**What the exercise asks**: Your answer should consist only of the lines below from the one with "export PLACE_DENSITY_LB_ADDON = 0.05" through the one with "set_output_delay 0.2675 -clock", copied exactly.

(Record set begins)

===== src/rtl/rv32i_instr_encoder.sv =====
// rv32i_instr_encoder: packs per-field RV32I instruction descriptions into
// 32-bit instruction words, with a small valid/ready output FIFO.
// Optional build macro: ENCODER_ILLEGAL_CHECK_EN. When it is defined, illegal
// field combinations are replaced by a nop and flagged on out_illegal.
module rv32i_instr_encoder #(
  parameter int DEPTH = 2,
  parameter int CNT_W = 16
) (
  input  logic             clk,
  input  logic             rst,
  input  logic             in_valid,
  output logic             in_ready,
  input  logic [6:0]       in_opcode,
  input  logic [2:0]       in_funct3,
  input  logic [6:0]       in_funct7,
  input  logic [4:0]       in_rd,
  input  logic [4:0]       in_rs1,
  input  logic [4:0]       in_rs2,
  input  logic [31:0]      in_imm,
  output logic             out_valid,
  input  logic             out_ready,
  output logic [31:0]      out_word,
  output logic             out_illegal,
  output logic [CNT_W-1:0] enc_count
);

  localparam int PTR_W = (DEPTH > 1) ? $clog2(DEPTH) : 1;
  localparam logic [PTR_W:0] FULL_CNT = (PTR_W + 1)'(DEPTH);

  localparam logic [6:0] OP_LUI   = 7'b0110111;
  localparam logic [6:0] OP_AUIPC = 7'b0010111;
  localparam logic [6:0] OP_JAL   = 7'b1101111;
  localparam logic [6:0] OP_JALR  = 7'b1100111;
  localparam logic [6:0] OP_BR    = 7'b1100011;
  localparam logic [6:0] OP_LOAD  = 7'b0000011;
  localparam logic [6:0] OP_STORE = 7'b0100011;
  localparam logic [6:0] OP_IMM   = 7'b0010011;
  localparam logic [6:0] OP_REG   = 7'b0110011;
  localparam logic [6:0] F7_BASE  = 7'b0000000;
  localparam logic [6:0] F7_ALT   = 7'b0100000;
  localparam logic [31:0] NOP_WORD = 32'h0000_0013;

  logic [31:0] packed_word;
  logic        bundle_illegal;
  logic [31:0] enc_word;
  logic        is_shift;

  logic [31:0]      mem_word_q [DEPTH];
  logic             mem_ill_q  [DEPTH];
  logic [PTR_W-1:0] wr_ptr_q, wr_ptr_d;
  logic [PTR_W-1:0] rd_ptr_q, rd_ptr_d;
  logic [PTR_W:0]   cnt_q, cnt_d;
  logic [CNT_W-1:0] enc_count_q, enc_count_d;
  logic             full, empty, push, pop;

  assign is_shift = (in_funct3 == 3'b001) || (in_funct3 == 3'b101);

  // Field packing by instruction format; unknown opcodes fall back to R layout.
  always_comb begin
    packed_word = {in_funct7, in_rs2, in_rs1, in_funct3, in_rd, in_opcode};
    case (in_opcode)
      OP_IMM: begin
        if (is_shift)
          packed_word = {in_funct7, in_imm[4:0], in_rs1, in_funct3, in_rd, in_opcode};
        else
          packed_word = {in_imm[11:0], in_rs1, in_funct3, in_rd, in_opcode};
      end
      OP_LOAD, OP_JALR:
        packed_word = {in_imm[11:0], in_rs1, in_funct3, in_rd, in_opcode};
      OP_STORE:
        packed_word = {in_imm[11:5], in_rs2, in_rs1, in_funct3, in_imm[4:0], in_opcode};
      OP_BR:
        packed_word = {in_imm[12], in_imm[10:5], in_rs2, in_rs1, in_funct3,
                       in_imm[4:1], in_imm[11], in_opcode};
      OP_LUI, OP_AUIPC:
        packed_word = {in_imm[31:12], in_rd, in_opcode};
      OP_JAL:
        packed_word = {in_imm[20], in_imm[10:1], in_imm[11], in_imm[19:12], in_rd, in_opcode};
      default: ;
    endcase
  end

`ifdef ENCODER_ILLEGAL_CHECK_EN
  logic sx12, sx13, sx21;
  // Immediate must be the sign extension of its encodable field width.
  assign sx12 = (in_imm[31:11] == '0) || (in_imm[31:11] == '1);
  assign sx13 = (in_imm[31:12] == '0) || (in_imm[31:12] == '1);
  assign sx21 = (in_imm[31:20] == '0) || (in_imm[31:20] == '1);

  // Legality screen of the offered field combination.
  always_comb begin
    bundle_illegal = 1'b0;
    case (in_opcode)
      OP_REG: begin
        if ((in_funct7 != F7_BASE) && (in_funct7 != F7_ALT))
          bundle_illegal = 1'b1;
        else if ((in_funct7 == F7_ALT) && (in_funct3 != 3'b000) && (in_funct3 != 3'b101))
          bundle_illegal = 1'b1;
      end
      OP_IMM: begin
        if (is_shift) begin
          // shamt is an unsigned 5-bit amount
          if ((in_funct7 != F7_BASE) && !((in_funct7 == F7_ALT) && (in_funct3 == 3'b101)))
            bundle_illegal = 1'b1;
          if (in_imm[31:5] != '0)
            bundle_illegal = 1'b1;
        end else if (!sx12) begin
          bundle_illegal = 1'b1;
        end
      end
      OP_LOAD: begin
        if ((in_funct3 == 3'b011) || (in_funct3 == 3'b110) || (in_funct3 == 3'b111) || !sx12)
          bundle_illegal = 1'b1;
      end
      OP_STORE: begin
        if ((in_funct3 > 3'b010) || !sx12)
          bundle_illegal = 1'b1;
      end
      OP_BR: begin
        if ((in_funct3 == 3'b010) || (in_funct3 == 3'b011) || in_imm[0] || !sx13)
          bundle_illegal = 1'b1;
      end
      OP_JALR: begin
        if ((in_funct3 != 3'b000) || !sx12)
          bundle_illegal = 1'b1;
      end
      OP_JAL: begin
        if (in_imm[0] || !sx21)
          bundle_illegal = 1'b1;
      end
      OP_LUI, OP_AUIPC: begin
        if (in_imm[11:0] != '0)
          bundle_illegal = 1'b1;
      end
      default: bundle_illegal = 1'b1;
    endcase
  end
`else
  assign bundle_illegal = 1'b0;
`endif

  assign enc_word = bundle_illegal ? NOP_WORD : packed_word;

  assign full  = (cnt_q == FULL_CNT);
  assign empty = (cnt_q == '0);
  assign push  = in_valid && !full;
  assign pop   = !empty && out_ready;

  assign in_ready    = !full;
  assign out_valid   = !empty;
  assign out_word    = empty ? 32'h0 : mem_word_q[rd_ptr_q];
  assign out_illegal = empty ? 1'b0 : mem_ill_q[rd_ptr_q];
  assign enc_count   = enc_count_q;

  // Next-state for FIFO pointers, occupancy and delivered-word counter.
  always_comb begin
    wr_ptr_d    = push ? wr_ptr_q + PTR_W'(1) : wr_ptr_q;
    rd_ptr_d    = pop  ? rd_ptr_q + PTR_W'(1) : rd_ptr_q;
    cnt_d       = cnt_q;
    if (push && !pop)
      cnt_d = cnt_q + (PTR_W + 1)'(1);
    else if (pop && !push)
      cnt_d = cnt_q - (PTR_W + 1)'(1);
    enc_count_d = enc_count_q + CNT_W'(pop);
  end

  // FIFO storage and control registers.
  always_ff @(posedge clk or posedge rst) begin
    if (rst) begin
      wr_ptr_q    <= '0;
      rd_ptr_q    <= '0;
      cnt_q       <= '0;
      enc_count_q <= '0;
      for (int i = 0; i < DEPTH; i++) begin
        mem_word_q[i] <= '0;
        mem_ill_q[i]  <= 1'b0;
      end
    end else begin
      wr_ptr_q    <= wr_ptr_d;
      rd_ptr_q    <= rd_ptr_d;
      cnt_q       <= cnt_d;
      enc_count_q <= enc_count_d;
      if (push) begin
        mem_word_q[wr_ptr_q] <= enc_word;
        mem_ill_q[wr_ptr_q]  <= bundle_illegal;
      end
    end
  end

endmodule


===== config.mk =====
export PLATFORM = sky130hd
export DESIGN_NAME = rv32i_instr_encoder
export DESIGN_NICKNAME = d
export VERILOG_FILES = /design/src/rtl/rv32i_instr_encoder.sv
export SDC_FILE = /design/constraint.sdc
export NUM_CORES = 1
export LEC_CHECK = 0
export BUFFER_PORTS_ARGS = -buffer_cell sky130_fd_sc_hd__clkbuf_2
export CAP_MARGIN = 25
export CORE_MARGIN = 2
export CORE_UTILIZATION = 25
export DETAILED_ROUTE_END_ITERATION = 7
export MAX_ROUTING_LAYER = met4
export PLACE_DENSITY_LB_ADDON = 0.05
export SLEW_MARGIN = 10
export SYNTH_ARGS = -nofsm -noshare
export SYNTH_HDL_FRONTEND = slang
export SYNTH_SLANG_ARGS = --single-unit

===== constraint.sdc =====
create_clock -name clk -period 5.35 [get_ports clk]
set_input_delay 0.2675 -clock clk [delete_from_list [all_inputs] [get_ports clk]]
set_output_delay 0.2675 -clock clk [all_outputs]
set_load 0.1 [all_outputs]

# After elaboration in Yosys (flattened, before gate mapping)
# Index checks and enable logic that the tools add are counted.
word_totals:
  reg_bits: 86
  elab_cells: 62
classes:
  add_sub_neg: 5
  magnitude_cmp: 3
  n_eq_ne: 11
  muxes: 17
  n_bitwise: 4
  n_reduce_logical: 14
op_table:
  columns: ["cell", "n"]
  rows:
  - ["32-bit 2-to-1 mux", 6]
  - ["32-bit case mux with 6 select lines", 1]
  - ["64-bit bitwise mux", 1]
  - ["32-bit demux with 1-bit select", 1]
  - ["7-bit == test (second input constant)", 3]
  - ["16-bit by 1-bit adder with 16-bit output", 1]
  - ["7-bit by 5-bit == test with 1-bit output (second input constant)", 2]
  - ["7-bit by 6-bit == test with 1-bit output (second input constant)", 2]
  - ["7-bit by 2-bit == test with 1-bit output (second input constant)", 1]
  - ["1-bit logical AND", 5]
  - ["1-bit 2-to-1 mux", 5]
  - ["2-bit >= comparator (second input constant)", 2]
  - ["1-bit logical NOT", 4]
  - ["2-bit 2-to-1 mux", 2]
  - ["1-bit inverter with 2-bit output", 2]
  - ["2-bit OR reduction", 2]
  - ["3-bit by 1-bit == test with 1-bit output (second input constant)", 1]
  - ["3-bit == test (second input constant)", 1]
  - ["1-bit adder (second input constant)", 2]
  - ["2-bit by 1-bit adder with 2-bit output (second input constant)", 1]
  - ["2-bit bitwise AND", 1]
  - ["2-bit == test (second input constant)", 1]
  - ["2-bit logical NOT", 1]
  - ["2-bit by 1-bit less-than comparator with 1-bit output (second input constant)", 1]
  - ["5 further kinds", 5]

# Logic depth before layout (Yosys ltp)
logic_depth:
  word_depth: 7
  mapped_depth: 9
  ltp_nobuf: 8

# Worst setup path before layout
# OpenSTA, ideal clock, no wires.
synth_path:
  path_type: "flip-flop to output port"
  start: "reg rd_ptr_q"
  end: "out out_word[10]"
  arrival_ns: 2.463
  slack_ns: 2.620
  stages_incl_launch_ff: 5
  cell_sequence: "dfrtp_1 clkbuf_1 clkbuf_1 mux2i_1 nor2_1"
synth_between:
  elab_chain_len: 5
synth_rtl:
  columns: ["item", "line", "source"]
  rows:
  - ["start, declared", "51", "logic [PTR_W-1:0] rd_ptr_q, rd_ptr_d;"]
  - ["start signal, assigned", "180", "rd_ptr_q <= rd_ptr_d;"]
  - ["1-bit inverter with 2-bit output (implied by the code)", "151", "assign out_word = empty ? 32'h0 : mem_word_q[rd_ptr_q];"]
  - ["32-bit 2-to-1 mux (implied by the code) (3 in a row)", "151", null]
  - ["32-bit 2-to-1 mux", "151", null]
  - ["end, declared", "22", "output logic [31:0] out_word,"]
# Every way passes these cells. The select of a mux whose other input is x is not followed.

# Worst setup path in the final report
layout_path:
  start: "reg rd_ptr_q"
  end: "out out_word[0]"
# The elaborated chain is that of the path after synthesis.

==> key figures <==
CTS
  – Clock Tree Root: clkbuf_16
  – CTS tree: yes
  – Reg clk slew, reported paths: 0.06 ns
  – Clock sink count: 86
  – H-tree depth: 3
  – Clock buffer count from CTS: 9
  – CTS max path bufs: 2
  – Setup repair bufs after CTS: 0
  – Clock Latency Late Sink: 0.34 ns

Setup path
  – Worst-path fanout max: 19
  – Data arrival, critical path: 2.35 ns
  – CP Launch Type: register
  – Worst Setup End Kind: output pin
  – Setup CP Type: reg2out
  – Data required, critical path: 5.08 ns

Route
  – Post-route DRC: 0
  – Drt initial violations: 189
  – Drt total wl: 14.3 mm
  – Wire per inst: 17.7 microns
  – Via density: 4.66
  – Via count: 3755
  – DRT antenna net count: 0
  – DR pass1 iterations: 5

Place
  – PortBufs: 118
  – Dpl hpwl: 9.72 mm
  – DP Worst Slack: 2.77 ns
  – Gpl congestion: 0.766

Synthesis
  – Post-Syn Nets: 537
  – EDFF count, synth: 0
  – Register area share after synthesis: 0.473
  – Post-synthesis register bit count: 86
  – Area leader, netlist: dfrtp_1
  – Syn. warnings: 0
  – Post-Syn Area: 4550 sq um
  – Dominant cells by area after synthesis: dfrtp_1 (47%), mux2i_1 (12%), nand2_1 (6.9%)
  – Share of the synthesized area in the top cell type: 0.473
  – Post-Synthesis Cells: 466
  – Main synth FF type: dfrtp_1
  – Async S/R FF share, synth: 1.00
  – Mean post-synth cell area: 9.77 sq um
  – Unique masters post-synth: 46

Floorplanning
  – Die H: 139 microns
  – # rows: 49
  – Io pins: 119
  – Initial Util: 0.254
  – Chip width: 139 microns
  – Die area: 19300 sq um
  – Core Area: 17900 sq um

Timing
  – Slew @ Worst Pin: 1.08 ns
  – Max Slew Vio Count: 0
  – Fmax: 382 MHz
  – Fin worst setup slack: 2.73 ns
  – Crit share post-route: 0.489
  – Total negative slack: 0 ns
  – Relative slew slack: 0.279
  – Layout Skew: 0.00789 ns
  – Post-layout min period: 2.62 ns
  – Final Hold Viols: 0
  – RSZ-0062 raised after global routing: no
  – # setup viols final: 0
  – Hold_ws: 0.194 ns

Global routing
  – Largest net degree at the start of global routing: 66
  – Vias in the first global route: 3877
  – Initial antenna violation count: 0
  – Gr usage total: 0.156
  – First-pass GRT wire length: 22.5 mm
  – GRT Residual Overflow: 0

Hold path
  – Worst hold path type: in2reg

Layout
  – Diodes inserted: 0
  – Layout fillers: 1919
  – Layout Nets: 643
  – Fin util: 0.321
  – Syn-to-layout area delta: 26.1%
  – Share of layout cells above drive strength 1: 0.305

Status
  – Status: complete, no violations

Job
  – Max cap viols: 0
[placed cells by master, fill, tap and decap left out, drive strengths merged, types with 2 or more instances in the layout]
cell type / count
clkbuf: 128
dfrtp: 86
nand2: 85
mux2i: 53
o21ai: 44
nor2: 38
nand3: 18
xnor2: 15
mux2: 13
a22oi: 10
and3: 10
and2: 9
inv: 6
o211ai: 6
a31oi: 6
buf: 6
nand4: 4
clkinv: 4
nand2b: 4
xor2: 3
ha: 3
bufinv: 3
or2: 2
o22ai: 2
o31ai: 2
a21oi: 2
nor2b: 2
[kinds of logic (layout without fill, tap and decap cells)]
| logic type | count (synthesis) | in the layout | share of synthesized area |
|---|---|---|---|
| and+or+nand+nor | 178 | 178 | 0.185 |
| DFF | 86 | 86 | 0.473 |
| AOI/OAI and AO/OA | 78 | 78 | 0.114 |
| muxes | 66 | 66 | 0.149 |
| buffers and inverters | 37 | 148 | 0.0366 |
| xor gates and xnor gates | 18 | 18 | 0.0346 |
| adders and majority gates | 3 | 3 | 0.00825 |
[cell usage after synthesis (2+ instances only)]
library cell	count
o21ai_1	11
mux2_2	13
or2_2	2
a22oi_1	10
xnor2_1	15
inv_1	7
o31ai_1	2
a31oi_1	6
buf_2	4
o21ai_0	33
nand3_1	18
nand2_1	84
and2_1	9
nand2b_4	2
buf_6	3
and3_1	9
mux2i_1	53
clkbuf_1	22
nand2b_1	2
nand4_1	4
ha_1	3
dfrtp_1	86
nor2_1	37
xor2_1	3
o22ai_1	2
o211ai_2	6
[flip-flops by register name, indices dropped and copies added, names as in the netlist]
register and flops:
mem_ill_q 2, wr_ptr_q 1, enc_count 16, mem_word_q 64, cnt_q 2, rd_ptr_q 1
[path summary, 6_finish.rpt]
check                                     from        endpoint  slack [ns]  depth (start not counted)
worst max-delay path                  rd_ptr_q     out_word[0]        2.73                          4
min in group asynchronous                  rst   enc_count[13]        0.43                          3
worst max register to register        cnt_q[0]  mem_word_q[24]        3.26                          3
max in group asynchronous                  rst  mem_word_q[50]        3.72                          4
worst min register to register  mem_word_q[36]  mem_word_q[36]        0.48                          2
worst min-delay path              in_funct7[0]  mem_word_q[25]        0.19                          3
[metrics by stage]
step / instances / area (sq um)
global placement: 787 / 5330
finish: 806 / 5740
global route: 806 / 5740
detailed placement: 787 / 5330
CTS: 804 / 5690
floorplan: 466 / 4550
[routing by layer]
metal / GRT usage / part of all wire / up-vias
met1: 0.208 / 0.48 / 1808
met2: 0.245 / 0.47 / 104
met5: - / 0 / -
li1: - / - / 1826
met4: 0.0463 / 0.013 / 0
met3: 0.0266 / 0.035 / 17
[area by class of cell]
| class | instances | area (sq um) | area share |
|---|---|---|---|
| multi-input combinational | 343 | 2240 | 0.391 |
| sequential | 86 | 2150 | 0.375 |
| timing repair buffer | 125 | 678 | 0.118 |
| tap | 229 | 287 | 0.0499 |
| clock buffer | 10 | 239 | 0.0416 |
| clock inverter | 6 | 109 | 0.0190 |
| inverter | 7 | 27.5 | 0.00480 |
[critical path, stage by stage, from the launching register on]
cell	delay [ns]
dfrtp_2	0.70
buf_4	0.48
mux2i_1	0.16
nor2_1	0.16
clkbuf_2	0.48
[repair_timing]
| item | CTS | global route |
|---|---|---|
| hold buffers | 1 | 0 |
| endpoints found under the hold margin | 21 | 0 |
| gates resized for setup | 0 | 0 |
Power is not shown: default switching activity piles up to over one toggle a cycle in this logic, so the estimate is an artifact.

(Record set ends)

**Task response**:
export PLACE_DENSITY_LB_ADDON = 0.05
export SLEW_MARGIN = 10
export SYNTH_ARGS = -nofsm -noshare
export SYNTH_HDL_FRONTEND = slang
export SYNTH_SLANG_ARGS = --single-unit

===== constraint.sdc =====
create_clock -name clk -period 5.35 [get_ports clk]
set_input_delay 0.2675 -clock clk [delete_from_list [all_inputs] [get_ports clk]]
set_output_delay 0.2675 -clock clk [all_outputs]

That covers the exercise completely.